Biochem Biophys Res Commun. 2020 Jul 30;528(3):612-619. doi: 10.1016/j.bbrc.2020.05.136. Epub 2020 Jun 3.

Abstract

Substantial evidence has linked dehydroepiandrosterone (DHEA) levels to the anti-obesity and anti-diabetic effects of exercise. While 5'-adenosine monophosphate-activated protein kinase (AMPK) is a negative regulator of adipocyte differentiation and lipid accumulation, activation of mammalian target of rapamycin complex 1 (mTORC1), which is inhibited by AMPK, is required for adipocyte differentiation and positively regulates lipid accumulation. DHEA treatment activates the AMPK pathway in C2C12 myotubes. Hence, DHEA addition to preadipocytes and adipocytes might activate AMPK and inhibit mTORC1, resulting in the inhibition of adipogenesis and lipid accumulation.
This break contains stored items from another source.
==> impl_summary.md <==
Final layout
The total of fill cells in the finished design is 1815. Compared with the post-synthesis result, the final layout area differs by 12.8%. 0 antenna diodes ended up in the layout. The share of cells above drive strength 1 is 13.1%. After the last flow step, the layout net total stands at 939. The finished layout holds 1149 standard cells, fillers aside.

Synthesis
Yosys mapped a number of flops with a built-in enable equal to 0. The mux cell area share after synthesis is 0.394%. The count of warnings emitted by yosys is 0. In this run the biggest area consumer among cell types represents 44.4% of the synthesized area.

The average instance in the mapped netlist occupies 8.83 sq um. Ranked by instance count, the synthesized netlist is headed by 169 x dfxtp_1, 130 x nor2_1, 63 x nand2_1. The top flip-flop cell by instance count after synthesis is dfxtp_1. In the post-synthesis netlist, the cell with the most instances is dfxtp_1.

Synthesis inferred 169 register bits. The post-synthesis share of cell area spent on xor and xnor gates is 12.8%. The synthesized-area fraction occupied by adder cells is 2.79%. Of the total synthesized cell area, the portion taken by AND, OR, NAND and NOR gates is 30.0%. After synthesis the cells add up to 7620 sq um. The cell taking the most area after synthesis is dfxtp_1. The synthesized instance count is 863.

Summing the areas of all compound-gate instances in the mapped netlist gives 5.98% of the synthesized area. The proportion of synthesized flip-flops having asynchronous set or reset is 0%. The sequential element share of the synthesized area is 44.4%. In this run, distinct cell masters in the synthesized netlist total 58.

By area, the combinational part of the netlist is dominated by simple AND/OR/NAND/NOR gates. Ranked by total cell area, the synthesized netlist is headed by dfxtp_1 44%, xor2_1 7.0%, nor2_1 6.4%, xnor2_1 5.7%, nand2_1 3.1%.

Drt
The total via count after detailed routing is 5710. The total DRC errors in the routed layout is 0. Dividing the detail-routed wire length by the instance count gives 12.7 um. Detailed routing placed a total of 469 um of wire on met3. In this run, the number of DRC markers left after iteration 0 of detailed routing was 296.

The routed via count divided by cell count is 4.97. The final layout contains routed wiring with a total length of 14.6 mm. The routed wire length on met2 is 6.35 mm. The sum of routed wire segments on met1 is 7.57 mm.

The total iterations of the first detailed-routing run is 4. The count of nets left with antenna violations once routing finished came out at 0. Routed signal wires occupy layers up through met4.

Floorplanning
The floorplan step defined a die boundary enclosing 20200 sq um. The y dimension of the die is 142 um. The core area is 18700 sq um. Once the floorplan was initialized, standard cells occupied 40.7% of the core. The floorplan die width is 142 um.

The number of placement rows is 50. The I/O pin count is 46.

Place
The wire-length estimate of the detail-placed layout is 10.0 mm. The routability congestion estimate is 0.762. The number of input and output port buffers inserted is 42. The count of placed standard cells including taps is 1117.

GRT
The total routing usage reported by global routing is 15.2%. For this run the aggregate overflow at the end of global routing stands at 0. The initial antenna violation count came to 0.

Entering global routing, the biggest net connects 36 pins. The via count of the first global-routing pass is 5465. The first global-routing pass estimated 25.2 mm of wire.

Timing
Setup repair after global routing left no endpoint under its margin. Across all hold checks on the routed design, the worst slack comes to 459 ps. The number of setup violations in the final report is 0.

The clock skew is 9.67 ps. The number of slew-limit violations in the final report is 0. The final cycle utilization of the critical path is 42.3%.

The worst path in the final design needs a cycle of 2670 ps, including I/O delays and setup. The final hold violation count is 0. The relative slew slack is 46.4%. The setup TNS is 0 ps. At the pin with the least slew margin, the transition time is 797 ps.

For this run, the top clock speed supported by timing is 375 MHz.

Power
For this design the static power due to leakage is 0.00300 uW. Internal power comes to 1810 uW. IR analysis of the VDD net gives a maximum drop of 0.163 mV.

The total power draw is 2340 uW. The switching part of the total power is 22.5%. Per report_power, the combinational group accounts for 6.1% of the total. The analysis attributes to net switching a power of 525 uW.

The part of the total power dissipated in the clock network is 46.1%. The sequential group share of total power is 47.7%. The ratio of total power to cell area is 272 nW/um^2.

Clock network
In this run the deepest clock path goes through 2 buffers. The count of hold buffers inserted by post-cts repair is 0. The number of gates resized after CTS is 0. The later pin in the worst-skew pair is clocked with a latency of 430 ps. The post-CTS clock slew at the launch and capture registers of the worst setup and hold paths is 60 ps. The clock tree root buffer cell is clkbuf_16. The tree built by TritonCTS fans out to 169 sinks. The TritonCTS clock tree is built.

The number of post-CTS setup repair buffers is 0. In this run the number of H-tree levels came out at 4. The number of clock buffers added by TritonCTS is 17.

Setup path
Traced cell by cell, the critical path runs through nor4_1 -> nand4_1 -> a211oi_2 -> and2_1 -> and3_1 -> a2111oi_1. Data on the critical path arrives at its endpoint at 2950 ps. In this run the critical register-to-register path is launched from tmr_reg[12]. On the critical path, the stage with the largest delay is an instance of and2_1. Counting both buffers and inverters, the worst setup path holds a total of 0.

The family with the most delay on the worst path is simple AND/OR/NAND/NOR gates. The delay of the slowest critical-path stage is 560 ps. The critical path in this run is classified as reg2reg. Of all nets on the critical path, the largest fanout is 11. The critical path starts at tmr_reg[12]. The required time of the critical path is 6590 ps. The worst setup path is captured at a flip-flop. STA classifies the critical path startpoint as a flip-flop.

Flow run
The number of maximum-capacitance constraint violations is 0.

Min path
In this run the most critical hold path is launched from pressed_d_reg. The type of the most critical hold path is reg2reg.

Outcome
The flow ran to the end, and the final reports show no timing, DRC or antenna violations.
<file path="src/pas_pkg.sv">
package pas_pkg;
  // Register map and shutdown control register layout
  localparam logic [3:0] ADDR_CTRL      = 4'h0;
  localparam logic [3:0] ADDR_STATUS    = 4'h1;
  localparam logic [3:0] ADDR_IRQ_STAT  = 4'h2;
  localparam logic [3:0] ADDR_IRQ_CLR   = 4'h3;
  localparam logic [3:0] ADDR_IRQ_EN    = 4'h4;
  localparam logic [3:0] ADDR_PWM_DRIVE = 4'h5;
  localparam int CTRL_SRC_LO   = 0;
  localparam int CTRL_SRC_HI   = 2;
  localparam int CTRL_AC_LO    = 3;
  localparam int CTRL_AC_HI    = 4;
  localparam int CTRL_BD_LO    = 5;
  localparam int CTRL_BD_HI    = 6;
  localparam int CTRL_ESTAT    = 7;
  localparam int CTRL_RESTART  = 8;
  localparam int SRC_FAULT_BIT = 0;
  localparam int SRC_CMP_BIT   = 1;
  localparam int IRQ_SHUTDOWN  = 0;
  localparam int IRQ_RESTART   = 1;
  localparam int IRQ_W         = 2;
  localparam logic [8:0] CTRL_RESET = 9'h000;
  typedef enum logic [1:0] {
    PAS_SS_LOW  = 2'b00,
    PAS_SS_HIGH = 2'b01,
    PAS_SS_HIZ  = 2'b10
  } pas_ss_t;
  typedef enum logic [1:0] {
    PAS_RUN  = 2'b00,
    PAS_SHUT = 2'b01,
    PAS_WAIT = 2'b11
  } pas_state_t;
endpackage

</file>
<file path="src/pas_sync.sv">
`timescale 1ns/1ns
// Three-stage synchroniser; a change counts once stages two and three agree
module pas_sync #(
  parameter logic RESET_VAL = 1'b0
) (
  input  wire logic clk_i,
  input  wire logic rst_i,
  input  wire logic d_i,
  output logic      q_o
);
  logic [2:0] sync_reg;
  always_ff @(posedge clk_i)
  begin
    if (rst_i)
    begin
      sync_reg <= {3{RESET_VAL}};
      q_o      <= RESET_VAL;
    end
    else
    begin
      sync_reg <= {sync_reg[1:0], d_i};
      if (sync_reg[2] == sync_reg[1])
      begin
        q_o <= sync_reg[2];
      end
    end
  end
endmodule // pas_sync

</file>
<file path="src/pas_shutdown.sv">
`timescale 1ns/1ns
// Function
// RQ1: Three-bit source select picks which hardware events may shut down.
// RQ2: Selected fault input low is a shutdown event.
// RQ3: Selected comparator output high is a shutdown event.
// RQ4: Status bit reads 0 while running, 1 while shut down.
// RQ5: Shutdown sets status; stays set until firmware or auto-restart clears.
// RQ6: Outputs forced to safe levels combinationally, no clock edge needed.
// RQ7: Outputs handled as pairs A/C and B/D, each with own state field.
// RQ8: Each pair state: drive high, drive low, or high impedance.
// RQ9: Shutdown is level based; persists while fault level present.
// RQ10: Firmware writes to status bit ignored while hardware fault active.
// RQ11: After restart, outputs resume only at the next PWM period start.
// RQ12: Firmware writing 1 to status forces a software shutdown.
// RQ13: Auto-restart follows hardware faults only; clears forced shutdown at once.
// RQ14: Auto-restart clears status when fault leaves; else firmware must clear.
// RQ15: Hardware fault in same cycle as firmware clear keeps shutdown.
module pas_shutdown (
  input  wire logic        clk_i,
  input  wire logic        rst_i,
  input  wire logic        wb_cyc_i,
  input  wire logic        wb_stb_i,
  input  wire logic        wb_we_i,
  input  wire logic [5:0]  wb_adr_i,
  input  wire logic [3:0]  wb_sel_i,
  input  wire logic [31:0] wb_dat_i,
  output logic [31:0]      wb_dat_o,
  output logic             wb_ack_o,
  output logic             wb_err_o,
  input  wire logic        fault_input_n_i,
  input  wire logic        first_comparator_output_i,
  input  wire logic        period_start_i,
  input  wire logic [3:0]  pwm_raw_i,
  output logic             pwm_out_a_o,
  output logic             pwm_out_a_oe_o,
  output logic             pwm_out_b_o,
  output logic             pwm_out_b_oe_o,
  output logic             pwm_out_c_o,
  output logic             pwm_out_c_oe_o,
  output logic             pwm_out_d_o,
  output logic             pwm_out_d_oe_o,
  output logic             irq_o
);
  logic [8:0]            shutdown_control_reg;
  logic [3:0]            pwm_drive_en_reg;
  logic [pas_pkg::IRQ_W-1:0] irq_stat_reg;
  logic [pas_pkg::IRQ_W-1:0] irq_en_reg;
  logic                  shutdown_event_status;
  logic                  wait_reg;
  pas_pkg::pas_state_t   state;
  logic                  fault_sync;
  logic                  cmp_sync;
  logic                  hw_fault;
  logic                  hw_fault_raw;
  logic                  shut_now;
  logic                  bus_req;
  logic                  wr_ctrl;
  logic                  wr_estat;
  logic                  wr_estat_val;
  logic                  status_next;
  logic                  restart_evt;
  logic                  shutdown_evt;
  logic [3:0]            reg_idx;
  logic [31:0]           rd_next;
  logic                  valid_adr;
  logic [2:0]            src_sel;
  logic [1:0]            ss_ac;
  logic [1:0]            ss_bd;
  logic                  auto_restart_enable;
  logic [3:0]            pin_val;
  logic [3:0]            pin_oe;

  // The fault pin is low-active, so it idles high out of reset
  pas_sync #(.RESET_VAL(1'b1)) u_sync_fault (
    .clk_i (clk_i),
    .rst_i (rst_i),
    .d_i   (fault_input_n_i),
    .q_o   (fault_sync)
  );
  pas_sync #(.RESET_VAL(1'b0)) u_sync_cmp (
    .clk_i (clk_i),
    .rst_i (rst_i),
    .d_i   (first_comparator_output_i),
    .q_o   (cmp_sync)
  );

  assign src_sel = shutdown_control_reg[pas_pkg::CTRL_SRC_HI:pas_pkg::CTRL_SRC_LO]; // see RQ1
  assign ss_ac   = shutdown_control_reg[pas_pkg::CTRL_AC_HI:pas_pkg::CTRL_AC_LO];
  assign ss_bd   = shutdown_control_reg[pas_pkg::CTRL_BD_HI:pas_pkg::CTRL_BD_LO];
  assign auto_restart_enable = shutdown_control_reg[pas_pkg::CTRL_RESTART];

  // Synchronised view drives the sticky status
  assign hw_fault = (src_sel[pas_pkg::SRC_FAULT_BIT] & ~fault_sync)     // see RQ2
                  | (src_sel[pas_pkg::SRC_CMP_BIT] & cmp_sync);          // see RQ3
  // Raw pin view forces outputs with no clock; glitches may briefly shut down, which is safe
  assign hw_fault_raw = (src_sel[pas_pkg::SRC_FAULT_BIT] & ~fault_input_n_i)
                      | (src_sel[pas_pkg::SRC_CMP_BIT] & first_comparator_output_i); // see RQ6

  // Wishbone decode: word addresses in the low bits above the byte lane
  assign reg_idx   = wb_adr_i[5:2];
  assign bus_req   = wb_cyc_i & wb_stb_i & ~wb_ack_o & ~wb_err_o;
  assign valid_adr = reg_idx <= pas_pkg::ADDR_PWM_DRIVE;
  assign wr_ctrl   = bus_req & valid_adr & wb_we_i & (reg_idx == pas_pkg::ADDR_CTRL);
  assign wr_estat  = wr_ctrl & wb_sel_i[0];
  assign wr_estat_val = wb_dat_i[pas_pkg::CTRL_ESTAT];

  always_ff @(posedge clk_i)
  begin
    if (rst_i)
    begin
      wb_ack_o <= 1'b0;
      wb_err_o <= 1'b0;
    end
    else
    begin
      wb_ack_o <= bus_req & valid_adr;
      wb_err_o <= bus_req & ~valid_adr;
    end
  end

  always_comb
  begin
    rd_next = 32'h0000_0000;
    unique case (reg_idx)
      pas_pkg::ADDR_CTRL:
      begin
        rd_next[8:0] = shutdown_control_reg;
        rd_next[pas_pkg::CTRL_ESTAT] = shutdown_event_status; // see RQ4
      end
      pas_pkg::ADDR_STATUS:
      begin
        rd_next[0] = hw_fault;
        rd_next[1] = wait_reg;
      end
      pas_pkg::ADDR_IRQ_STAT:  rd_next[pas_pkg::IRQ_W-1:0] = irq_stat_reg;
      pas_pkg::ADDR_IRQ_EN:    rd_next[pas_pkg::IRQ_W-1:0] = irq_en_reg;
      pas_pkg::ADDR_PWM_DRIVE: rd_next[3:0] = pwm_drive_en_reg;
      default:                 rd_next = 32'h0000_0000;
    endcase
  end

  always_ff @(posedge clk_i)
  begin
    if (rst_i)
    begin
      wb_dat_o <= 32'h0000_0000;
    end
    else if (bus_req & ~wb_we_i)
    begin
      wb_dat_o <= rd_next;
    end
  end

  // Control fields other than the status bit
  always_ff @(posedge clk_i)
  begin
    if (rst_i)
    begin
      shutdown_control_reg <= pas_pkg::CTRL_RESET;
    end
    else if (wr_ctrl)
    begin
      if (wb_sel_i[0])
      begin
        shutdown_control_reg[pas_pkg::CTRL_BD_HI:pas_pkg::CTRL_SRC_LO] <= wb_dat_i[pas_pkg::CTRL_BD_HI:pas_pkg::CTRL_SRC_LO];
      end
      if (wb_sel_i[1])
      begin
        shutdown_control_reg[pas_pkg::CTRL_RESTART] <= wb_dat_i[pas_pkg::CTRL_RESTART];
      end
    end
  end

  always_ff @(posedge clk_i)
  begin
    if (rst_i)
    begin
      pwm_drive_en_reg <= 4'h0;
    end
    else if (bus_req & wb_we_i & wb_sel_i[0] & (reg_idx == pas_pkg::ADDR_PWM_DRIVE))
    begin
      pwm_drive_en_reg <= wb_dat_i[3:0];
    end
  end

  // Sticky shutdown status
  always_comb
  begin
    status_next = shutdown_event_status;
    if (wr_estat & ~hw_fault)                                  // see RQ10
    begin
      status_next = wr_estat_val;                              // see RQ12
    end
    if (auto_restart_enable & ~hw_fault)
    begin
      status_next = 1'b0;                                      // see RQ13, RQ14
    end
    if (hw_fault)
    begin
      status_next = 1'b1;                                      // see RQ5, RQ9, RQ15
    end
  end

  always_ff @(posedge clk_i)
  begin
    if (rst_i)
    begin
      shutdown_event_status <= 1'b0;
    end
    else
    begin
      shutdown_event_status <= status_next;
    end
  end

  assign shutdown_evt = status_next & ~shutdown_event_status;
  assign restart_evt  = ~status_next & shutdown_event_status;

  // Output hold until the next period start after the status clears
  always_ff @(posedge clk_i)
  begin
    if (rst_i)
    begin
      state <= pas_pkg::PAS_RUN;
    end
    else
    begin
      unique case (state)
        pas_pkg::PAS_RUN:
          if (status_next)
          begin
            state <= pas_pkg::PAS_SHUT;
          end
          // Auto-restart wipes a forced status at once, yet the outputs must still pause a period
          else if (wr_estat & wr_estat_val)
          begin
            state <= pas_pkg::PAS_WAIT;                         // see RQ13
          end
        pas_pkg::PAS_SHUT:
          if (~status_next)
          begin
            state <= pas_pkg::PAS_WAIT;
          end
        pas_pkg::PAS_WAIT:
          if (status_next)
          begin
            state <= pas_pkg::PAS_SHUT;
          end
          else if (period_start_i)
          begin
            state <= pas_pkg::PAS_RUN;                         // see RQ11
          end
        default: state <= pas_pkg::PAS_SHUT;
      endcase
    end
  end
  assign wait_reg = (state == pas_pkg::PAS_WAIT);

  // Forced state is combinational from the raw fault so no edge is needed
  assign shut_now = hw_fault_raw | (state != pas_pkg::PAS_RUN) | shutdown_event_status; // see RQ6, RQ4

  function automatic logic [1:0] pas_pin(input logic raw, input logic en, input logic sd, input logic [1:0] ss);
    logic [1:0] r;
    r = {en, raw};
    if (sd)
    begin
      unique case (ss)
        pas_pkg::PAS_SS_HIGH: r = {en, 1'b1};                  // see RQ8
        pas_pkg::PAS_SS_LOW:  r = {en, 1'b0};
        default:              r = 2'b00;
      endcase
    end
    return r;
  endfunction

  // Pair A/C uses one field and pair B/D the other
  for (genvar g = 0; g < 4; g++)
  begin : g_pin
    assign {pin_oe[g], pin_val[g]} = pas_pin(pwm_raw_i[g], pwm_drive_en_reg[g], shut_now,
                                             (g % 2 == 0) ? ss_ac : ss_bd); // see RQ7
  end
  assign pwm_out_a_o    = pin_val[0];
  assign pwm_out_a_oe_o = pin_oe[0];
  assign pwm_out_b_o    = pin_val[1];
  assign pwm_out_b_oe_o = pin_oe[1];
  assign pwm_out_c_o    = pin_val[2];
  assign pwm_out_c_oe_o = pin_oe[2];
  assign pwm_out_d_o    = pin_val[3];
  assign pwm_out_d_oe_o = pin_oe[3];

  // Interrupt status: set wins over clear
  always_ff @(posedge clk_i)
  begin
    if (rst_i)
    begin
      irq_stat_reg <= '0;
      irq_en_reg   <= '0;
    end
    else
    begin
      if (bus_req & wb_we_i & wb_sel_i[0] & (reg_idx == pas_pkg::ADDR_IRQ_EN))
      begin
        irq_en_reg <= wb_dat_i[pas_pkg::IRQ_W-1:0];
      end
      irq_stat_reg <= (irq_stat_reg
                       & ~((bus_req & wb_we_i & wb_sel_i[0] & (reg_idx == pas_pkg::ADDR_IRQ_CLR))
                           ? wb_dat_i[pas_pkg::IRQ_W-1:0] : {pas_pkg::IRQ_W{1'b0}}))
                      | {restart_evt, shutdown_evt};
    end
  end
  assign irq_o = |(irq_stat_reg & irq_en_reg);
endmodule // pas_shutdown

</file>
Therefore, we investigated the effect of DHEA on the AMPK pathway, mTORC1 activity, adipocyte differentiation, and lipid accumulation in 3T3-L1 cells. DHEA suppressed lipid accumulation and adipogenic marker expression during differentiation. It also activated AMPK signaling in preadipocytes and adipocytes and suppressed mTORC1 activity during differentiation. These results suggest that the activation of the AMPK pathway and inhibition of mTORC1 activity may mediate the anti-obesity effect of DHEA, providing novel molecular-level insights into its physiological functions.

Keywords: AMPK; Adipocyte; Adipogenesis; Dehydroepiandrosterone; mTORC1.